Ce sont des gens qui ne comprennent pas que la beauté n’est pas seulement le monopole des riches. Tout le monde est beau et la beauté ce n’est pas une forme de visage. La beauté, c’est la dignité des personnes que j’ai photographiées. Je me suis efforcé de prendre des photos en respectant la dignité des personnes que j’ai pu photographier. Il y a une chose importante : venant du tiers-monde, j’ai photographié mon monde, celui dont je suis issu, de la manière que je le ressentais. Des gens n’ont pas compris que la beauté est un droit de tous. Je n’ai jamais vu les gens qui ont étudié les belles photos de Richard Avedon et Annie Leibovitz les critiquer. Est-ce seulement le côté riche du monde qui a droit à la beauté ? Oui, c’est beau, c’est fantastique, mais quand on fait une photo de quelqu’un dans un camp de réfugié en 1985 au Soudan ou en Ethiopie, on le fait d’une manière digne avec une lumière correcte, les gens ne comprennent pas qu’il ne faut pas les détruire.
- Ce sont des gens qui pensent qu’il faut faire de la culture pauvre pour les pauvres, alors qu’au contraire, il faut élever le niveau pour donner de l’envie ou du goût…
Si l’on montre sur ces photos d’une certaine manière la dignité de ces personnes, ces photos sont vues et regardées, et mes expositions en témoignent puisqu’elles ont été vues par des centaines de milliers de personnes. Tous les livres que nous avons faits ont été achetés par beaucoup de monde.
La misère humaine est la solitude
- Vous restez photographe. Avez-vous d’autres projets ?
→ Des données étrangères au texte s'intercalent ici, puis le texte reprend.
File: config.mk
export PLATFORM = sky130hd
export DESIGN_NAME = dispensador_ctrl
export DESIGN_NICKNAME = d
export VERILOG_FILES = /design/src/rtl/vending_pkg.sv /design/src/rtl/dispensador_ctrl_temporizador.sv /design/src/rtl/dispensador_ctrl.sv
export SDC_FILE = /design/constraint.sdc
export NUM_CORES = 1
export LEC_CHECK = 0
export CAP_MARGIN = 20
export CORE_MARGIN = 2
export CORE_UTILIZATION = 58
export DETAILED_ROUTE_END_ITERATION = 10
export GPL_TIMING_DRIVEN = 0
export PLACE_DENSITY = 0.83
export SLEW_MARGIN = 20
export SYNTH_ARGS = -nofsm -noshare
export SYNTH_HDL_FRONTEND = slang
export SYNTH_SLANG_ARGS = --single-unit
File: constraint.sdc
create_clock -name clk -period 3.7 [get_ports clk]
set_input_delay 0.555 -clock clk [delete_from_list [all_inputs] [get_ports clk]]
set_output_delay 0.555 -clock clk [all_outputs]
set_load 0.05 [all_outputs]
File: src/rtl/vending_pkg.sv
// Encodings and FSM state type shared between the vending FSM and the dispenser controller.
package vending_pkg;

  typedef enum logic [1:0] {
    PROD_NONE = 2'b00,
    PROD_A    = 2'b01,
    PROD_B    = 2'b10,
    PROD_C    = 2'b11
  } prod_t;

  typedef enum logic [2:0] {
    IDLE,
    MOTOR,
    EJECT,
    GAP,
    DONE,
    FAULT
  } state_t;

  localparam int NUM_MOTORS = 3;

  function automatic logic [NUM_MOTORS-1:0] prod_onehot(input logic [1:0] p);
    logic [NUM_MOTORS-1:0] oh;
    oh = '0;
    case (p)
      PROD_A:  oh = 3'b001;
      PROD_B:  oh = 3'b010;
      PROD_C:  oh = 3'b100;
      default: oh = '0;
    endcase
    return oh;
  endfunction

endpackage

File: src/rtl/dispensador_ctrl_temporizador.sv
// Loadable down-counter that stops at zero; tc_o flags the last cycle of a timed phase.
module temporizador #(
  parameter int CNT_W = 5
) (
  input  logic             clk,
  input  logic             rst,
  input  logic             load_i,
  input  logic [CNT_W-1:0] load_val_i,
  output logic             tc_o
);

  logic [CNT_W-1:0] cnt_q;

  always_ff @(posedge clk or posedge rst) begin
    if (rst) begin
      cnt_q <= '0;
    end else if (load_i) begin
      cnt_q <= load_val_i;
    end else if (cnt_q != '0) begin
      cnt_q <= cnt_q - 1'b1;
    end
  end

  assign tc_o = (cnt_q == '0);

endmodule

File: src/rtl/dispensador_ctrl.sv
// Dispenser actuator controller: runs the product motor until drop is sensed, then pulses
// the coin ejector once per change coin. Outputs are registered from the next state.
module dispensador_ctrl
  import vending_pkg::*;
#(
  parameter int MOTOR_TIMEOUT = 16,
  parameter int EJECT_CYCLES  = 4,
  parameter int GAP_CYCLES    = 2,
  parameter int CNT_W         = 5
) (
  input  logic       clk,
  input  logic       rst,
  input  logic [1:0] producto,
  input  logic       listo,
  input  logic [1:0] cambio,
  input  logic       sensor_caida,
  input  logic       borrar_falla,
  output logic [2:0] motor,
  output logic       expulsar,
  output logic       ocupado,
  output logic       entregado,
  output logic       falla
);

  // Phases are timed by loading N-1 on entry and leaving on terminal count.
  localparam logic [CNT_W-1:0] MOTOR_LD = CNT_W'(MOTOR_TIMEOUT - 1);
  localparam logic [CNT_W-1:0] EJECT_LD = CNT_W'(EJECT_CYCLES - 1);
  localparam logic [CNT_W-1:0] GAP_LD   = CNT_W'(GAP_CYCLES - 1);

  state_t     state_q, state_d;
  logic       listo_q;
  logic [1:0] prod_q, prod_d;
  logic [1:0] cambio_q, cambio_d;
  logic [2:0] motor_q, motor_d;
  logic       expulsar_q, expulsar_d;
  logic       ocupado_q, ocupado_d;
  logic       entregado_q, entregado_d;
  logic       falla_q, falla_d;

  logic             start;
  logic             tmr_load;
  logic [CNT_W-1:0] tmr_val;
  logic             tmr_tc;

  assign start = listo & ~listo_q;

  temporizador #(.CNT_W(CNT_W)) u_tmr (
    .clk        (clk),
    .rst        (rst),
    .load_i     (tmr_load),
    .load_val_i (tmr_val),
    .tc_o       (tmr_tc)
  );

  always_comb begin
    state_d  = state_q;
    prod_d   = prod_q;
    cambio_d = cambio_q;
    tmr_load = 1'b0;
    tmr_val  = '0;

    case (state_q)
      IDLE: begin
        if (start) begin
          prod_d   = producto;
          cambio_d = cambio;
          tmr_load = 1'b1;
          if (producto != PROD_NONE) begin
            state_d = MOTOR;
            tmr_val = MOTOR_LD;
          end else if (cambio != 2'd0) begin
            state_d = EJECT;
            tmr_val = EJECT_LD;
          end
        end
      end
      MOTOR: begin
        // Delivery wins over timeout when both land in the final cycle.
        if (sensor_caida) begin
          if (cambio_q != 2'd0) begin
            state_d  = EJECT;
            tmr_load = 1'b1;
            tmr_val  = EJECT_LD;
          end else begin
            state_d = DONE;
          end
        end else if (tmr_tc) begin
          state_d = FAULT;
        end
      end
      EJECT: begin
        if (tmr_tc) begin
          cambio_d = cambio_q - 2'd1;
          if (cambio_d != 2'd0) begin
            state_d  = GAP;
            tmr_load = 1'b1;
            tmr_val  = GAP_LD;
          end else begin
            state_d = DONE;
          end
        end
      end
      GAP: begin
        if (tmr_tc) begin
          state_d  = EJECT;
          tmr_load = 1'b1;
          tmr_val  = EJECT_LD;
        end
      end
      DONE: begin
        state_d = IDLE;
      end
      FAULT: begin
        cambio_d = 2'd0;
        if (borrar_falla) begin
          state_d = IDLE;
        end
      end
      default: begin
        state_d = IDLE;
      end
    endcase

    motor_d     = (state_d == MOTOR) ? prod_onehot(prod_d) : 3'b000;
    expulsar_d  = (state_d == EJECT);
    ocupado_d   = (state_d != IDLE);
    entregado_d = (state_d == DONE);
    falla_d     = (state_d == FAULT);
  end

  always_ff @(posedge clk or posedge rst) begin
    if (rst) begin
      state_q     <= IDLE;
      listo_q     <= 1'b0;
      prod_q      <= 2'd0;
      cambio_q    <= 2'd0;
      motor_q     <= 3'b000;
      expulsar_q  <= 1'b0;
      ocupado_q   <= 1'b0;
      entregado_q <= 1'b0;
      falla_q     <= 1'b0;
    end else begin
      state_q     <= state_d;
      listo_q     <= listo;
      prod_q      <= prod_d;
      cambio_q    <= cambio_d;
      motor_q     <= motor_d;
      expulsar_q  <= expulsar_d;
      ocupado_q   <= ocupado_d;
      entregado_q <= entregado_d;
      falla_q     <= falla_d;
    end
  end

  assign motor     = motor_q;
  assign expulsar  = expulsar_q;
  assign ocupado   = ocupado_q;
  assign entregado = entregado_q;
  assign falla     = falla_q;

endmodule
On a toujours des projets…Un projet de la vie, maintenant que j’ai vieilli, j’ai eu 79 ans le 8 février dernier, peut-être que mon prochain projet photographique sera celui d’un vieil homme, mais je ne sais pas encore ! En fait, j’ai été touché par une histoire de proximité. Une vieille femme vivait près de chez nous. Un jour elle a disparu, on ne la voyait plus depuis quinze jours. Quelqu’un passe devant sa porte, ça sentait mauvais, on appelle les pompiers, la dame était morte. Elle est morte dans la misère totale, elle est morte seule. Les populations avec lesquelles j’ai travaillé et marché au Malawi, au Mozambique, elles étaient pauvres, elles n’avaient pas de quoi manger, elles souffraient de la malaria, mais elles n’étaient pas seules. Elles se déplaçaient en communauté et si l’un des membres de cette dernière mourait, tous vivaient cette mort. Il n’était pas seul, il n’était pas dans la misère. La misère est humaine, la misère, c’est l’isolement et ce n’est pas parce que vous avez un compte en banque, que vous possédez une voiture, que vous êtes riche, pas du tout… La richesse c’est la communauté, l’histoire de l’humanité, c’est l’histoire des communautés, des solidarités, ce n’est rien d’autre que cela. Ce ne sont pas les ressources matérielles qui définissent la richesse. La richesse est autre. Il faut certainement approfondir cette question.
Propos recueillis par Francis Charhon.